Nabożeństwo Fatimskie
Życie chrześcijanina nie jest sielanką. Przeciwnie, jest ono naznaczone zmaganiem do ostatniego dnia, walką o miłość. Na skutek grzechu pierworodnego i naszych osobistych grzechów, mamy skłonności do ulegania złu. Także szatan, przeciwnik naszego zbawienia, próbuje odłączyć nas od Boga, od Jego miłości. Dlatego nie ma chrześcijaństwa bez ciągłego nawracania się, bez pokuty, bez ciągłego powracania do źródła, którym jest Bóg. Tę prawdę przypomina Nam Matka Boża z Fatimy. Święty Jan Paweł II, 13 maja 2000 mówił: „W swej macierzyńskiej trosce Najświętsza Panna przybyła tutaj do Fatimy, prosić ludzi, żeby nie obrażali już więcej Boga, Naszego Pana. Do mówienia skłania ją ból matki, chodzi o los Jej dzieci”.
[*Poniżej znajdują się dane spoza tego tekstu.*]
What follows belongs to an exercise in optimizing a design on an open flow for small area and a short achievable clock period; a production flow would make more cautious choices.
Function was not checked in any run shown here: the RTL went through the layout flow alone.
Power and IR drop assume default switching activity.

--- design/flow/config.mk ---
export PLATFORM = sky130hd
export DESIGN_NAME = wb_packer
export DESIGN_NICKNAME = wb_packer
export VERILOG_FILES = /design/flow/design.v
export SDC_FILE = /design/flow/constraint.sdc
export NUM_CORES = 4
export LEC_CHECK = 0
export CAP_MARGIN = 20
export CORE_MARGIN = 2
export CORE_UTILIZATION = 65
export CTS_CLUSTER_DIAMETER = 100
export CTS_CLUSTER_SIZE = 24
export SETUP_SLACK_MARGIN = 2.6
export SLEW_MARGIN = 20
export TNS_END_PERCENT = 100
--- design/flow/constraint.sdc ---
create_clock -name core_clock -period 5.0 [get_ports {clk}]
set_input_delay 1.0000 -clock core_clock [delete_from_list [all_inputs] [get_ports {clk}]]
set_output_delay 1.0000 -clock core_clock [all_outputs]
set_load 0.01 [all_outputs]
--- design/flow/design.v ---
package wb_packer_pkg;
  localparam int BURST_LEN = 8;
  localparam int HW_W      = 16;
  localparam int DATA_W    = HW_W * BURST_LEN;
  localparam int IDX_W     = $clog2(BURST_LEN);
  localparam int SLOTS     = 16;    
endpackage
module wb_fifo #(
  parameter int SLOTS = 16,
  parameter int LANES = 8,
  parameter int HW_W  = 16
) (
  input  logic                    clk,
  input  logic [SLOTS*LANES-1:0]  we,      
  input  logic [HW_W-1:0]         din,
  input  logic [SLOTS-1:0]        rsel,    
  output logic [LANES*HW_W-1:0]   dout
);
  logic [SLOTS-1:0][LANES-1:0][HW_W-1:0] mem;
  for (genvar j = 0; j < SLOTS; j++) begin : g_slot
    for (genvar l = 0; l < LANES; l++) begin : g_lane
      always_ff @(posedge clk) begin
        if (we[j*LANES+l]) mem[j][l] <= din;
      end
    end
  end
  always_comb begin
    dout = '0;
    for (int j = 0; j < SLOTS; j++)
      dout = dout | ({(LANES*HW_W){rsel[j]}} & mem[j]);
  end
endmodule
module wb_packer #(
  parameter int DEPTH  = 16,
  parameter int ADDR_W = 16
) (
  input  logic              clk,
  input  logic              rst_n,
  input  logic              op_start,
  input  logic [ADDR_W-1:0] base_addr,
  input  logic              output_en,
  input  logic [wb_packer_pkg::HW_W-1:0] output_data,
  input  logic              gemm_finish,
  output logic              wr_valid,
  input  logic              wr_ready,
  output logic [wb_packer_pkg::DATA_W-1:0] wr_data,
  output logic [wb_packer_pkg::BURST_LEN-1:0] wr_strb,
  output logic [ADDR_W-1:0] wr_addr,
  output logic              wr_last,
  output logic              busy,
  output logic              overflow,
  output logic [15:0]       word_count
);
  localparam int NS    = wb_packer_pkg::SLOTS;
  localparam int LANES = wb_packer_pkg::BURST_LEN;
  localparam int HW_W  = wb_packer_pkg::HW_W;
  localparam int DW    = wb_packer_pkg::DATA_W;
  logic             gf_q, flush_pending;
  logic [LANES-1:0] lt;          
  logic [2:0]       pm;          
  logic [NS-1:0]    ws;          
  logic [NS-1:0]    rs;          
  logic [DEPTH:2]   qt;          
  logic [NS-1:0]    meta_last;   
  logic [NS-1:0][2:0] meta_m;    
  logic [LANES-1:0] nx_strb;     
  logic             nx_last;     
  logic fin_rise, n8, nz, flush_go, push, acc, pop, load, avail, take, go;
  logic ring_has, full_q, up, down;
  logic [LANES-1:0] push_strb, head_strb;
  logic             head_last;
  assign ring_has = qt[2];
  assign full_q   = qt[DEPTH];
  assign fin_rise = gemm_finish & ~gf_q;
  assign n8       = ~lt[LANES-1];
  assign nz       = ~lt[0];
  assign go       = output_en & ~op_start;
  assign flush_go = flush_pending & ~output_en & ~op_start;
  assign push     = (go & n8) | (flush_go & nz);
  assign acc      = push & (~full_q | wr_ready);
  assign pop      = wr_valid & wr_ready;
  assign load     = ~wr_valid | wr_ready;
  assign avail    = ring_has | push;
  assign take     = load & avail;
  assign up       = acc & ~pop;
  assign down     = pop & ~acc;
  assign push_strb = ~lt;
  assign head_strb = {LANES{avail}} & (ring_has ? nx_strb : push_strb);
  assign head_last = avail & (ring_has ? nx_last : ~output_en);
  logic [NS*LANES-1:0] we;
  logic [DW-1:0]       rd;
  logic [NS-1:0]       ws_next, rs_next;
  logic                roll_keep, roll_drop;
  assign ws_next   = {ws[NS-2:0], ws[NS-1]};
  assign rs_next   = {rs[NS-2:0], rs[NS-1]};
  assign roll_keep = go & n8 & (~full_q | wr_ready);
  assign roll_drop = go & n8 & full_q & ~wr_ready;
  always_comb begin
    for (int j = 0; j < NS; j++) begin
      we[j*LANES] = (ws[j] & lt[0]) | (roll_keep & ws_next[j]) | (roll_drop & ws[j]);
      for (int l = 1; l < LANES; l++)
        we[j*LANES+l] = ws[j] & lt[l];
    end
  end
  wb_fifo #(.SLOTS(NS), .LANES(LANES), .HW_W(HW_W)) u_fifo (
    .clk  (clk),
    .we   (we),
    .din  (output_data),
    .rsel (rs),
    .dout (rd)
  );
  always_ff @(posedge clk) begin
    for (int j = 0; j < NS; j++) begin
      if (ws[j]) begin
        meta_m[j]    <= pm;
        meta_last[j] <= ~output_en;
      end
    end
  end
  logic [2:0]       nx_m_d;
  logic             nx_last_d;
  logic [NS-1:0]    rs_d;
  logic [LANES-1:0] nx_strb_d;
  assign rs_d = take ? rs_next : rs;
  always_comb begin
    nx_m_d    = pm;
    nx_last_d = ~output_en;
    for (int j = 0; j < NS; j++) begin
      if (rs_d[j] && !ws[j]) begin
        nx_m_d    = meta_m[j];
        nx_last_d = meta_last[j];
      end
    end
    for (int l = 0; l < LANES; l++)
      nx_strb_d[l] = (3'(l) <= nx_m_d);
  end
  always_ff @(posedge clk or negedge rst_n) begin
    if (!rst_n) begin
      gf_q          <= 1'b0;
      flush_pending <= 1'b0;
      lt            <= '1;
      pm            <= 3'd7;
      ws            <= NS'(1);
      rs            <= NS'(1);
      qt            <= '0;
      nx_strb       <= '0;
      nx_last       <= 1'b0;
    end else begin
      gf_q    <= gemm_finish;
      nx_strb <= nx_strb_d;
      nx_last <= nx_last_d;
      if (op_start) begin
        lt            <= '1;
        pm            <= 3'd7;
        flush_pending <= 1'b0;
      end else if (output_en) begin
        lt <= n8 ? {{(LANES-1){1'b1}}, 1'b0} : {lt[LANES-2:0], 1'b0};
        pm <= pm + 3'd1;
        if (fin_rise) flush_pending <= 1'b1;
      end else begin
        if (flush_pending) begin
          lt <= '1;
          pm <= 3'd7;
        end
        flush_pending <= fin_rise;
      end
      if (acc)  ws <= ws_next;
      if (take) rs <= rs_next;
      for (int k = 2; k <= DEPTH; k++) begin
        if (up)   qt[k] <= (k == 2) ? wr_valid : qt[k-1];
        if (down) qt[k] <= (k == DEPTH) ? 1'b0 : qt[k+1];
      end
    end
  end
  logic busy_d, nz_d, fp_d;
  assign nz_d   = ~op_start & (output_en | (nz & ~flush_pending));
  assign fp_d   = ~op_start & (output_en ? (flush_pending | fin_rise) : fin_rise);
  assign busy_d = nz_d | fp_d | (load ? avail : wr_valid);
  always_ff @(posedge clk or negedge rst_n) begin
    if (!rst_n) begin
      wr_valid <= 1'b0;
      wr_data  <= '0;
      wr_strb  <= '0;
      wr_last  <= 1'b0;
      busy     <= 1'b0;
    end else begin
      busy <= busy_d;
      if (load) begin
        wr_valid <= avail;
        wr_strb  <= head_strb;
        wr_last  <= head_last;
        for (int l = 0; l < LANES; l++)
          wr_data[l*HW_W +: HW_W] <= head_strb[l] ? rd[l*HW_W +: HW_W] : '0;
      end
    end
  end
  always_ff @(posedge clk or negedge rst_n) begin
    if (!rst_n) begin
      wr_addr    <= '0;
      word_count <= '0;
      overflow   <= 1'b0;
    end else if (op_start) begin
      wr_addr    <= base_addr;
      word_count <= '0;
      overflow   <= 1'b0;
    end else begin
      if (pop) begin
        wr_addr <= wr_addr + 1'b1;
        if (word_count != 16'hFFFF) word_count <= word_count + 1'b1;
      end
      if (push && full_q && !wr_ready) overflow <= 1'b1;
    end
  end
endmodule
--- design/flow/run.sh ---
#!/bin/bash
# synth_recipe.tcl (not shown) runs the flow's synth.tcl, then flattens the netlist and writes it again
# the make line also repeats each setting of config.mk as NAME=value (left out here)
make -C /OpenROAD-flow-scripts/flow DESIGN_CONFIG=/design/flow/config.mk WORK_HOME=/design/flow/orfs CLKGATE_MAP_FILE= SYNTH_SCRIPT=/design/flow/synth_recipe.tcl finish
==> results.txt, run 1 <==
* Area post-placement at 0.0903 sq mm
* Syn_nets at 4870
* Post-synth ARST share at 0.102
* Internal power at 28.2 mW
* Initial antenna violation count at 11
* Top routing layer in use: met4
* Combinational group share of total power at 0.085
* Routed via count at 50300
* Worst-path fanout max at 12
* Initial core utilization at 0.653
* Stages on worst setup path at 11
* Clock Path Buffers at 3
* Status: no timing/DRC/antenna violations
* Rows at 133
* Sw power at 8.96 mW
* Worst-margin pin slew at 1250 ps
* Post-route setup slack at 2180 ps
* Crit Path Category: in -> reg
* Share of layout cells above drive strength 1 at 0.146
* Hold slack final at 218 ps
* Share of the synthesized area in the top cell type at 0.740
* First-pass detailed-route iteration total at 6
* P_leak at 31.5 nW
* Part of the power in the clock network at 0.272
* Clock root buffer: clkbuf_16
* Slowest-stage cell, CP: a2111oi_2
* Setup slack, reg-to-reg at 2190 ps
* # DRC at 0
* Worst EP arrival at 3460 ps
* Die Area at 0.135 sq mm
* CTS hold repair buffers at 0
* Syn_area_per_cell at 17.7 sq um
* Sequential power share at 0.643
* Drt total wl at 249000 microns
* Initial DRC Count at 7521
* Path depth of the worst reg2reg path at 10
* Final hold vios at 0
* Skew-Pair Late Insertion Delay at 790 ps
* Reg2reg end: nx_strb[1]
* Largest stage delay, worst path at 350 ps
* Layout Nets at 5143
* Dominant cells by area after synthesis: edfxtp_1, dfrtp_1, a22oi_1
* Clk sinks at 2353
* Chip width at 367 microns
* Final instance area at 0.0946 sq mm
* Bufs and invs on worst path at 3
* Setup TNS at 0 ps
* Dpl hpwl at 125000 microns
* H-tree levels at 3
* Slew headroom at 0.168
* CP endpoint: nx_strb[1]
* Met1 wire length at 93400 microns
* RSZ-0062 raised after global routing: true
* Die Span Y at 367 microns
* Routed Antenna Nets at 0
* Core area at 0.131 sq mm
* Area growth, synth to finish at 10.4%
* Crit path cell chain: dlygate4sd2_1 > nor3b_4 > o311a_4 > buf_12 > buf_4 > mux2i_4 > and3b_1 > a2111oi_2 > o2111ai_2 > o2bb2ai_4 > nand3_1
* Delay-heaviest family, CP: compound AO/OA/AOI/OAI gates
* Largest net degree at the start of global routing at 129
* Ys flop type: edfxtp_1
* Most common cell in the netlist: edfxtp_1
* Max Cap Viol at 0
* Port bufs at 209
* Met3 routed wirelength at 27100 microns
* Clock skew at 36.7 ps
* Synth area leader: edfxtp_1
* Tcrit/Tclk final at 0.564
* Ports at 210
* Distinct cell type count after synthesis at 73
* Gr usage total at 0.364
* Setup WS pre-CTS at 722 ps
* Post-synth EDFFs at 2112
* Final setup fails at 0
* Num CTS Buffers at 108
* CP endpoint kind: flop
* Synthesized netlist cell count at 4828
* Netlist Area Pre-Place at 0.0857 sq mm
* Worst vdd ir at 0.000393 V
* Gpl congestion at 0.896
* Syn. warnings at 2
* #FFs+latches synth at 2353
* Max frequency at 0.355 GHz
* CTS tree: done
* Via density at 7.24
* Worst-path clk slew at 100 ps
* Routed len/inst at 35.9 microns
* Max-slew violations at 0
* Tmin final at 2820 ps
* Global-route wire length before repair at 347000 microns
* Nature of the critical path startpoint: input pin
* Worst hold path type: in -> async
* Sw Ratio at 0.241
* Crit. Startpoint: output_en
* Residual overflow from global routing at 0
* Vias in the first global route at 47400
* Top cells by count, synth: edfxtp_1, a22oi_1, a22o_1
* Register area share after synthesis at 0.811
* CP required at 5650 ps
* Reg-to-Reg Start: lt[7]
* Power Density at 393 mW/mm^2
* DR WL met2 at 120000 microns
Zatroskani o los Polski i świata, posłuszni wezwaniu Matki Bożej z Fatimy, parafianie z Sarnak systematycznie gromadzą się by celebrować Nabożeństwa Fatimskie. Ostatniemu nabożeństwu, które sprawowane było 13 września, przewodniczył ks. Mariusz Szymanik. Homilista w wygłoszonej homilii wielokrotnie podkreślał, że Matka Boża w swoich orędziach wzywa ludzi do prawdziwej miłości Boga.